As regular CFZ-watchers will know, for some time Corinna has been doing a column for Animals & Men and a regular segment on On The Track... particularly about out-of-place birds and rare vagrants. There seem to be more and more bird stories from all over the world hitting the news these days so, to make room for them all - and to give them all equal and worthy coverage - she has set up this new blog to cover all things feathery and Fortean.

Friday 22 March 2019

Illegal trapping at 10-year low on UK military base in Cyprus


18/03/2019
An estimated 121,000 songbirds, such as Blackcaps and European Robins, are estimated to have been illegally killed on a British military base in Cyprus during autumn 2018, according to a new report by BirdLife Cyprus and the RSPB.
While this figure is still extremely high, it represents a 10-year low and is well down from 260,000 in 2017 and 880,000 in 2016.
The success in the reduction of illegal trapping on the base is believed to be primarily due to the impact of covert surveillance work undertaken by the RSPB and BirdLife Cyprus with the Sovereign Base Area (SBA) Administration.
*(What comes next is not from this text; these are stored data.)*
File: flow/run.sh
#!/bin/bash
# OpenROAD 26Q1-2900-gdf79404cd8, Yosys 0.63+post, stock flow scripts
make -C /OpenROAD-flow-scripts/flow DESIGN_CONFIG=/design/flow/config.mk WORK_HOME=/design/flow/orfs finish
File: flow/config.mk
export PLATFORM = sky130hd
export DESIGN_NAME = Elevator_top
export DESIGN_NICKNAME = Elevator_top
export VERILOG_FILES = /design/flow/design.v
export SDC_FILE = /design/flow/constraint.sdc
export NUM_CORES = 4
export LEC_CHECK = 1
export CORE_AREA = 10 10 70 70
export DIE_AREA = 0 0 80 80
File: flow/constraint.sdc
current_design Elevator_top

set clk_period 2.1
set clk_io_pct 0.2

create_clock -name clk0 -period $clk_period [get_ports {Clk}]

set non_clock_inputs [all_inputs -no_clocks]
set_input_delay [expr $clk_period * $clk_io_pct] -clock clk0 $non_clock_inputs
set_output_delay [expr $clk_period * $clk_io_pct] -clock clk0 [all_outputs]
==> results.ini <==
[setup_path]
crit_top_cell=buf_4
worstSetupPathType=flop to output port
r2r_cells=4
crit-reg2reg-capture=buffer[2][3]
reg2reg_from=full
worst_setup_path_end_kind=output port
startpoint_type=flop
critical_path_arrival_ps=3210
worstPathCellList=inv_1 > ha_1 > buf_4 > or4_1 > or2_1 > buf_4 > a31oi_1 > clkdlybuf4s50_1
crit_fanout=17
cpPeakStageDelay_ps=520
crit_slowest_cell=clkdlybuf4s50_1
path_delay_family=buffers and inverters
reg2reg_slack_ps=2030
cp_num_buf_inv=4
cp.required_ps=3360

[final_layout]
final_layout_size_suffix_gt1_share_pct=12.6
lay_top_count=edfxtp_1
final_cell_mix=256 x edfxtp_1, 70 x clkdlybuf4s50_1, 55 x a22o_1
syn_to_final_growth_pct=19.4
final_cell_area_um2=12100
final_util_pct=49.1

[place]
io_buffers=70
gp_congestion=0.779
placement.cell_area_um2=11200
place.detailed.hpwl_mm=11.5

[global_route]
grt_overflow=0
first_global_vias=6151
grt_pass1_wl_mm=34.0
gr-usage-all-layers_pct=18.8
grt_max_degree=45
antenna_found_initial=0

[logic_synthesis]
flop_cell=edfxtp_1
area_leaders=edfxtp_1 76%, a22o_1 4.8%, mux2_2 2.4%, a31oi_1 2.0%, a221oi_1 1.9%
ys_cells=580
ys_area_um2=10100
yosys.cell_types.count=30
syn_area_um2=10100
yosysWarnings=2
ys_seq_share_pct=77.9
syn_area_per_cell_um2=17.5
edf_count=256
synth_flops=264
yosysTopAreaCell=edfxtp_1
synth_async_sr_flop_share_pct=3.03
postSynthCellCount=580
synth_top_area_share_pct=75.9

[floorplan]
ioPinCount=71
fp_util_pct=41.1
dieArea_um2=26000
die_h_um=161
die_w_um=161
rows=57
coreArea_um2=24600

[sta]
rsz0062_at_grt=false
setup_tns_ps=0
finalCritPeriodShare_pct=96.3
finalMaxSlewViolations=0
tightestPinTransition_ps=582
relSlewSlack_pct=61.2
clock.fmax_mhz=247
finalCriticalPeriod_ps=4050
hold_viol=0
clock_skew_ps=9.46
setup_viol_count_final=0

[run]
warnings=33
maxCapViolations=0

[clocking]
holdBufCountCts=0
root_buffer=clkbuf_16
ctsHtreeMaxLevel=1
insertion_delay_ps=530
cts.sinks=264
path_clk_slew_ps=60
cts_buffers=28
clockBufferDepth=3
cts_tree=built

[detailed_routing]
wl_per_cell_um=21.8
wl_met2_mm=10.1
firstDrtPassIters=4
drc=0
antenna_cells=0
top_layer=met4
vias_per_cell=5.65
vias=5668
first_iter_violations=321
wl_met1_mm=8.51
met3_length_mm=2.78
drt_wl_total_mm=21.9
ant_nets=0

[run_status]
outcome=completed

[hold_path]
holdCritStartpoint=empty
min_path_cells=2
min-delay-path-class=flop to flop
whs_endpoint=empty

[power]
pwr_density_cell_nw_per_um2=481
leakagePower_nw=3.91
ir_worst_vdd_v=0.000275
===== design/flow/design.v =====
module wallace_adder #(
	parameter W = 32,  
	parameter N = 2    
) (
	input  wire [W*N-1:0] in,
	output wire [W-1:0]   out
);
generate
if (N == 2) begin: base
	assign out = in[0 +: W] + in[W +: W];
end else begin: recurse
	localparam N_NEXT = N / 3 * 2 + N % 3;
	integer i;
	reg [N_NEXT*W-1:0] psum;
	wallace_adder #(
		.W(W),
		.N(N_NEXT)
	) wadd (
		.in(psum),
		.out(out)
	);
	always @ (*) begin
		for (i = 0; i < N; i = i + 3) begin
			if (N - i >= 3) begin
				psum[(i / 3 * 2 + 0) * W +: W] = in[(i + 0) * W +: W] ^ in[(i + 1) * W +: W] ^ in[(i + 2) * W +: W];
				psum[(i / 3 * 2 + 1) * W +: W] = (
					(in[(i + 0) * W +: W] & in[(i + 1) * W +: W]) |
					(in[(i + 1) * W +: W] & in[(i + 2) * W +: W]) |
					(in[(i + 2) * W +: W] & in[(i + 0) * W +: W])) << 1;
			end else if (N - i == 2) begin
				psum[i / 3 * 2 * W +: 2 * W] = in[i * W +: 2 * W];
			end else begin
				psum[i / 3 * 2 * W +: W] = in[i * W +: W];
			end
		end
	end
end
endgenerate
endmodule
module wallace_mult #(
	parameter W = 32
) (
	input wire            sext_a,
	input wire            sext_b,
	input wire  [W-1:0]   a,
	input wire  [W-1:0]   b,
	output wire [W*2-1:0] out
);
reg [W*W*2-1:0] pprod_noinv;
reg [W*W*2-1:0] pprod;
integer i;
always @ (*) begin
	for (i = 0; i < W; i = i + 1) begin
		pprod_noinv[i * W * 2 +: W * 2] = ({2*W{b[i]}} & {{W{sext_a && a[W-1]}}, a}) << i;
		if (sext_b && i == W - 1) begin
			pprod[i * W * 2 +: W * 2] = -pprod_noinv[i * W * 2 +: W * 2];
		end else begin
			pprod[i * W * 2 +: W * 2] =  pprod_noinv[i * W * 2 +: W * 2];
		end
	end
end
wallace_adder #(
	.W(W * 2),
	.N(W)
) add0 (
	.in(pprod),
	.out(out)
);
endmodule

===== design/flow/config.mk =====
export PLATFORM = sky130hd
export DESIGN_NAME = wallace_mult
export DESIGN_NICKNAME = wallace_mult
export VERILOG_FILES = /design/flow/design.v
export SDC_FILE = /design/flow/constraint.sdc
export NUM_CORES = 4
export LEC_CHECK = 1
export CORE_UTILIZATION = 50
export SYNTH_HDL_FRONTEND = slang
## /design/flow/design.v

```verilog
localparam OP_LOAD    = 7'b0000011;
localparam OP_STORE   = 7'b0100011;
localparam OP_BRANCH  = 7'b1100011;
localparam OP_OP_IMM  = 7'b0010011;
localparam OP_OP      = 7'b0110011;
localparam OP_JAL     = 7'b1101111;
localparam ALU_ADD  = 4'b0000;
localparam ALU_SUB  = 4'b0001;
localparam ALU_AND  = 4'b0010;
localparam ALU_OR   = 4'b0011;
localparam ALU_XOR  = 4'b0100;
localparam ALU_SLT  = 4'b0101;
localparam ALU_SLL  = 4'b0110;
localparam ALU_SRL  = 4'b0111;
localparam ALU_SRA  = 4'b1000;
module memory_unit #(
    parameter INSTR_MEM_SIZE = 256,
    parameter DATA_MEM_SIZE  = 256
)(
    input  logic         clk,
    input  logic         rst,
    input  logic [63:0]  pc,
    output logic [31:0]  instruction,
    input  logic [63:0]  addr,
    input  logic [63:0]  write_data,
    input  logic         mem_write,
    input  logic         mem_read,
    output logic [63:0]  read_data
);
    logic [31:0] instr_mem [0:INSTR_MEM_SIZE-1];
    logic [63:0] data_mem [0:DATA_MEM_SIZE-1];
    assign instruction = instr_mem[pc[9:2]];  
    assign read_data = (mem_read) ? data_mem[addr[9:3]] : 64'b0;  
    always_ff @(posedge clk or posedge rst) begin
        if (rst) begin
            for (int i = 0; i < DATA_MEM_SIZE; i++) begin
                data_mem[i] <= 64'b0;
            end
        end
        else if (mem_write) begin
            data_mem[addr[9:3]] <= write_data;
        end
    end
    initial begin
        $readmemh("instr_mem.mem", instr_mem);
    end
endmodule
```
Since the work started in 2016, some 21 trappers have been caught on camera and prosecuted, with courts imposing three-year suspended jail sentences and fines as high as € 6,000. More individuals caught in 2018 are due to appear in court later this year. The Committee Against Bird Slaughter (CABS) has also continued to provide crucial support in identifying trapping sites as highlighted by TV Presenter and campaigner Chris Packham during the last three autumns.
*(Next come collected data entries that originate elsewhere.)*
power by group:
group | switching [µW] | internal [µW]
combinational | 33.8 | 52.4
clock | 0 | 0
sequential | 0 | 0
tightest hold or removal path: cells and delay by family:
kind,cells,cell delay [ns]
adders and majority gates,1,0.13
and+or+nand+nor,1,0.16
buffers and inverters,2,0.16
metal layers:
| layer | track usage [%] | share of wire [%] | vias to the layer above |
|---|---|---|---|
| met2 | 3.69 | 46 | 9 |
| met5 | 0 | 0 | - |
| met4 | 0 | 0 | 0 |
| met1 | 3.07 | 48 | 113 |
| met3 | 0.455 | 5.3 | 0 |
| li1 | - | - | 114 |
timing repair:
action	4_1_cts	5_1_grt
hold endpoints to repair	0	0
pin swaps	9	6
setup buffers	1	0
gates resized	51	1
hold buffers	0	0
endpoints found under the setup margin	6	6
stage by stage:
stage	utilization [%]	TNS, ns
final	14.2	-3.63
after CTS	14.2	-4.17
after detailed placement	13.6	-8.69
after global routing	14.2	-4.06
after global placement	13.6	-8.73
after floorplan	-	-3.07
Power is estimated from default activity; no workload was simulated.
### /design/flow/config.mk
export PLATFORM = sky130hd
export DESIGN_NAME = addsub
export DESIGN_NICKNAME = addsub
export VERILOG_FILES = /design/flow/design.v
export SDC_FILE = /design/flow/constraint.sdc
export NUM_CORES = 4
export LEC_CHECK = 1
export CORE_AREA = 10 10 70 70
export DIE_AREA = 0 0 80 80
### /design/flow/constraint.sdc
current_design addsub

set clk_period 4.4
set clk_io_pct 0.2

create_clock -name clk0 -period $clk_period

set non_clock_inputs [all_inputs -no_clocks]
set_input_delay [expr $clk_period * $clk_io_pct] -clock clk0 $non_clock_inputs
set_output_delay [expr $clk_period * $clk_io_pct] -clock clk0 [all_outputs]
### /design/flow/design.v
module full_adder (S, C, x, y, z);
  output 	S, C;
  input	x, y, z;
  wire	S1, C1, C2;
  half_adder HA1 (S1, C1, x, y);
  half_adder HA2 (S, C2, S1, z);
  or G1 (C, C2, C1);
endmodule
module half_adder (S, C, x, y);
  output 	S, C;
  input	x, y;
  xor (S, x, y);
  and (C, x, y);
endmodule
module addsub(
	input [3:0] A,B,
	input M,
	output [3:0] S,
	output C,V
);
	wire w1,w2,w3,w4,c0,c1,c2,c3,c4;
	or(c0,M);
	xor x1(w1,B[0],M);
	xor x2(w2,B[1],M);
	xor x3(w3,B[2],M);
	xor x4(w4,B[3],M);
	full_adder
		FA1(S[0],c1,A[0],w1,c0),
		FA2(S[1],c2,A[1],w2,c1),
		FA3(S[2],c3,A[2],w3,c2),
		FA4(S[3],c4,A[3],w4,c3);
	or CC(C,c4);
	xor VV(V,c3,c4);
endmodule
### /design/flow/run.sh
#!/bin/bash
# OpenROAD 26Q1-2900-gdf79404cd8, Yosys 0.63+post, stock flow scripts
make -C /OpenROAD-flow-scripts/flow DESIGN_CONFIG=/design/flow/config.mk WORK_HOME=/design/flow/orfs finish
==> results.txt <==
State of the implementation.

- The area added between synthesis and finish is 113.8%, for reference.
- Warnings raised by the tools during the run amount to 32.
- At the placement stage, the worst setup path has a slack of 0.1492 ns.
- The total global-route track usage is 1.483%, for reference.
- Once detail routing completed, the nets flagged for antenna violations numbered 0.
- In the Yosys report, the sequential cells make up 0% of the chip area.
- The data required time of the critical path is 3.52 ns, for reference.
- After detailed routing, the number of remaining DRC violations is 0.
- The wire length recorded after detailed routing is 529 um.
- The average cell area after synthesis is around 9 sq um, for reference.
- Endpoints failing hold in the final report were tallied at 0.
- The die is 80 um wide.
- In the post-route analysis, the smallest setup slack over all paths is 0.1611 ns.
- Setup repair after global routing left no endpoint under its margin.
- The number of different library cells used by synthesis comes to 6.
- The final timing report counts setup violations totalling 0.
- The number of pins with negative max-slew slack in the final report is 0, for reference.
- Synthesis produced 18 cells.
- The sort of element at the end of the critical path is an output port, for reference.
- The number of antenna violations at the first check in global routing is 0.
- In this run the full chip footprint comes out at ~6400 sq um.
- Per the run summary, max-cap violations total 0.
- After the flow finishes, the layout carries non-filler instances totaling 76.
- Entering global routing, the biggest net connects 4 pins.
- For this run, the detailed router reports a per-instance via density of 1.829.
- Summing every instance area after synthesis gives 162.7 sq um.
- Per the Yosys statistics, synthesis produced 18 cells.
- The transition time recorded at the tightest slew-check pin is ~0.20 ns.
- The register area is 0 sq um, for reference.
- The post-cts repair resize count is 0, for reference.
- Looking at the setup timing report, the critical path kind is primary input to output port.
- The signal arrival time at the worst endpoint is 3.36 ns, for reference.
- The most critical hold endpoint after final layout shows a slack of around 2.7 ns.
- After routing, the total negative slack on setup checks comes to 0 ns.
- The cell count after placement is 76, for reference.
- The layout summary lists the proportion of cells stronger than drive strength 1 as 3.333%.
- The first routing iteration left 0 violations.
- In this run the VDD rail shows a maximum IR drop of approximately 46 uV.
- The flow ran to the end, and the final reports show no timing, DRC or antenna violations.
- The top cell type in the final layout, fill and taps aside, is sky130_fd_sc_hd__clkdlybuf4s50_1.
- The post-CTS hold buffer count recorded in the log is 0.
- The overall via count from detail_route is 139, for reference.
- The fraction of the cycle the final worst path needs is 96.34%, for reference.
- The worst setup path is launched from a primary input.
- The placer's final routability congestion estimate is approximately 0.65, for reference.
- Static timing analysis puts the maximum clock frequency at 235.9 MHz.
- There are 0 flip-flops and latches.
- Leaving out fill and tap cells, the most frequent cells in the layout are 15 x sky130_fd_sc_hd__clkdlybuf4s50_1, 5 x sky130_fd_sc_hd__inv_1, 3 x sky130_fd_sc_hd__xnor2_1, 3 x sky130_fd_sc_hd__fa_1, 2 x sky130_fd_sc_hd__xor2_1.
- The number of antenna diodes is 0, for reference.
- The wire length per cell after detailed routing is 6.961 um, for reference.
- The share of the core area taken by cells at floorplan is under 10%.
- Buffers placed on the I/O ports in this run total 15.
- The largest fanout of any net on the critical path is 3, for reference.
- The number of clock buffer instances in the layout is 0, for reference.
- Row generation in the floorplan step produced 21 rows.
- The core area is ~3400 sq um, for reference.
- The final period demand of the worst path is 4.239 ns, for reference.
- The number of post-CTS setup repair buffers is 0, for reference.
- The total leakage power is 0.1327 nW, for reference.
- In this run the power density over the cells is between 100 and 150 nW/um^2.
- The relative slew slack is 86.44%, for reference.
- The vertical die size is 80 um, for reference.
- The via count of the first global-routing pass is between 100 and 150, for reference.
- The chip area line in the Yosys stat output reads roughly 160 sq um.
- The I/O pin total is 15, for reference.
- The filler cells instantiated in the layout total between 400 and 500.
- The Yosys warning count is 0, for reference.
- The iteration count recorded for the first detailed-route pass is 1.
- The first global-routing pass estimated 724 um of wire.
- The overflow left after global routing is 0, for reference.
- The type recorded for the worst min-delay path is primary input to output port.
## final timing paths
kind | cells after the start | from | slack [ns] | endpoint
max | 7 | M | 0.16 | S[3]
min | 3 | A[0] | 2.72 | S[0]
## cells by family (layout without fill, tap and decap cells)
logic type  after synthesis  in the layout  share of synthesized area, %
mux                       1              1                         6.154
xor+xnor                  5              5                         26.93
fa+ha+maj                 3              3                         36.92
buf+inv                   9             21                         30.00
## Yosys cell counts, drive strengths merged
library cell	n	area share (%)
xnor2	3	16
inv	5	12
mux2i	1	6.2
xor2	2	11
fa	3	37
buf	4	18
## per-layer routing
layer | global-route usage [%] | part of all wire [%]
met1 | 2.865 | 65
met2 | 1.204 | 20
met3 | 0.6818 | 15
met4 | 0 | 0
met5 | 0 | 0
## worst max-delay path, stage by stage
cell and delay, ns:
sky130_fd_sc_hd__clkdlybuf4s50_1 0.56, sky130_fd_sc_hd__xnor2_1 0.12, sky130_fd_sc_hd__fa_1 0.43, sky130_fd_sc_hd__fa_1 0.41, sky130_fd_sc_hd__inv_1 0.09, sky130_fd_sc_hd__fa_1 0.40
sky130_fd_sc_hd__clkdlybuf4s50_1 0.46
## power by group
group          switching, mW  internal, mW  total, mW
logic                 0.0160        0.0357     0.0517
clock network              0             0          0
registers                  0             0          0
total                 0.0160        0.0357     0.0517
## layout make-up
class,instances,area (sq um),area share (%)
Multi-Input combinational cell,9,113.9,32.73
Timing Repair Buffer,16,157.7,45.32
Tap cell,46,57.56,16.55
Inverter,5,18.77,5.396
## per-stage QoR
step	util [%]	instance area, sq um	power, mW
final	10.18	347.8	0.05173
after global routing	10.18	347.8	0.05678
after CTS	10.18	347.8	0.05291
after detailed placement	10.18	347.8	0.05266
after global placement	10.18	347.8	0.05206
after floorplan	-	162.7	0.02407
No activity file was given, so power comes from the tool's default toggle rates.
## config.mk

```make
export PLATFORM = sky130hd
export DESIGN_NAME = Descrambler
export DESIGN_NICKNAME = Descrambler
export VERILOG_FILES = /design/flow/design.v
export SDC_FILE = /design/flow/constraint.sdc
export NUM_CORES = 4
export LEC_CHECK = 1
export CORE_AREA = 10 10 70 70
export DIE_AREA = 0 0 80 80
```

## constraint.sdc

```tcl
current_design Descrambler

set clk_period 1.2
set clk_io_pct 0.2

create_clock -name clk0 -period $clk_period [get_ports {clk}]

set non_clock_inputs [all_inputs -no_clocks]
set_input_delay [expr $clk_period * $clk_io_pct] -clock clk0 $non_clock_inputs
set_output_delay [expr $clk_period * $clk_io_pct] -clock clk0 [all_outputs]
```

## design.v

```verilog
module Descrambler (
    input clk,
    input rst,
    input bit_in,
    output reg descramb_bit
);
    reg [6:0] state;
    wire feedback;
    assign feedback = (state[6] ^ state[3]);
    assign descramb_bit = (bit_in ^ feedback);
    always @(posedge clk) begin
        if (rst == 1'b1)
            state <= 7'b1010000;
        else
            state <= {state[5:0], feedback};
    end
endmodule
```

## run.sh

```bash
#!/bin/bash
# OpenROAD 26Q1-2900-gdf79404cd8, Yosys 0.63+post, stock flow scripts
make -C /OpenROAD-flow-scripts/flow DESIGN_CONFIG=/design/flow/config.mk WORK_HOME=/design/flow/orfs finish
```

==> qor.yml <==
status: "finished, violations left"
violations: "setup timing"
layout_setup_ws_ps: -40.6
power_frac_comb_pct: 8.5
final_hold_viol_count: 0
start_kind: "flip-flop"
cp-end-kind: "primary output"
portBuffers: 3
die_x_um: 80
ys_area_um2: 199
grt_pass1_wl_um: 531
antenna_left: 0
power.density_nw_per_um2: 1440
slew_headroom_pct: 87.2
design_area_um2: 344
die_h_um: 80
setup_violations: 1
largest_reg_flops: 7
p_seq_share_pct: 50.8
synth_seq_share_pct: 70.4
seq_area_um2: 143
drv_slew: 0
antenna_cells: 0
crit_chain: "xnor2_4 -> xnor2_1 -> buf_2"
hold_ws_ps: 405
viasPerCell: 1.77
power_uw: 497
area_growth_pct: 73.0
rsz0062_at_grt: "yes"
preCtsSetupSlack_ps: -348
ys_types: 5
clock_latency_ps: 240
ys_cells: 16
critical_path_depth: 3
place_area_um2: 302
cts_made_buffers: 3
cp_slowest_cell: "dfxtp_2"
cts_hold_buf: 0
drt_wl_total_um: 311
p_sw_uw: 93.8
overflow: 0
fmax_mhz: 806
required_ps: 960
switching_share_pct: 18.9
syn_area_um2: 199
clk_pin_slew_worst_paths_ps: 50
cp_top_family: "flip-flops"
fillers: 398
reg_top3: "state: 7 flops"
core_um2: 3420
min-delay-path-class: "flip-flop to flip-flop"
dr.pass1.iters: 1
drt_first_iter_violations: 0
period_needed_ps: 1240
cts_tree: "done"
rows: 21
p_int_uw: 403
p_clk_share_pct: 40.7
worst-slew-pin-transition_ps: 191
clockRootBuffer: "clkbuf_4"
fp_util_pct: 5.82
leakagePower_uw: 0.000122
clock-sinks: 7
syn-mean-instance-area_um2: 12.4
syn_inst: 16
drc_errors: 0
num_io_pins: 4
min_period_over_period_pct: 103
avgRoutedWirePerCell_um: 4.38
warnings: 27
ir_drop_v: 0.000752
final_cells: 71
h-tree-depth: 1
vias: 126
drive_gt1_share_pct: 36.0
regMostFlops: "state"
combGateArea_um2: 77.6
die_area_um2: 6400
grt_usage_pct: 1.09
finalClockSkew_ps: 2.93
grt_antenna_before_repair: 0
ys.flops: 7
min_path_cells: 1
critPathMaxStageDelay_ps: 340
r2r_cells: 4
cp_max_fo: 2
critPathKind: "flip-flop to primary output"
routabilityCongestion: 0.605
grt_max_degree: 8
grt_pass1_vias: 142
max-cap-violations: 0
post-place-cells: 67
clock_path_buffers: 2
cp.arrival_ps: 1000
timing.critical_path.buf_inv: 1
ys_warn_count: 2
## placed cells by master, fill, tap and decap left out
cell type,synthesis,layout
nor2_1,1,1
xnor2_4,0,1
or2_1,2,2
clkbuf_4,0,3
clkbuf_1,0,1
nor2b_1,4,4
dfxtp_2,0,2
buf_4,0,2
clkdlybuf4s50_1,0,2
buf_2,0,1
dfxtp_1,7,5
xnor2_1,2,1
## Yosys cell counts (all sizes together)
| library cell | count | area (um2) |
|---|---|---|
| nor2b | 4 | 25.0 |
| nor2 | 1 | 3.75 |
| xnor2 | 2 | 17.5 |
| dfxtp | 7 | 140 |
| or2 | 2 | 12.5 |
## through the flow
step	util (%)	TNS, ps
after detailed placement	8.83	-348
final	10.1	-40.6
after CTS	9.52	-67.8
after global placement	8.83	-343
after global routing	10.1	-94.0
after floorplan	-	0
## cell families after synthesis
group            share of synthesized area (%)
XOR/XNOR                                  8.81
flip-flops                                70.4
AND/OR/NAND/NOR                           20.7
## cell type report
cell class	instances	area share (%)
tap	46	16.7
timing repair buffer	5	11.6
clock buffer	4	7.64
multi-input combinational	9	22.5
sequential	7	41.5
## power groups by stage
stage	logic [uW]	clock network [uW]	registers, uW
6_report	42.0	202	253
4_1_cts	36.0	213	251
5_1_grt	47.3	224	253
## routing by layer
metal | part of all wire (%) | vias to the layer above | GRT usage (%)
li1 | - | 66 | -
met1 | 58 | 53 | 1.48
met2 | 27 | 7 | 1.20
met3 | 15 | 0 | 1.02
met4 | 0 | 0 | 0.176
met5 | 0 | - | 0
## timing repair
item / in CTS / in global routing
buffers inserted: 0 / 1
gates cloned: 0 / 0
pin swaps: 2 / 1
endpoints found under the setup margin: 1 / 1
resized: 6 / 1
## path summary, 6_finish.rpt
path,endpoint,startpoint,slack [ps]
setup / recovery,descramb_bit,state[3],-40
hold / removal,state[6],state[5],410
setup reg to reg,state[0],state[3],310
hold reg to reg,state[6],state[5],410
Power and IR drop assume default switching activity.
Along with increased enforcement and heavier sentences, the SBA authorities are also using a range of civil and criminal sanctions against the trappers, meaning they now face a double deterrent.
Songbirds are illegally trapped and killed to provide restaurants with the main ingredient for the local and expensive delicacy of ambelopoulia – a plate of cooked songbirds. Organised criminal gangs are driving this illegal activity on a huge scale and it is estimated they earn hundreds of thousands of euros every year from the songbirds they kill on British territory.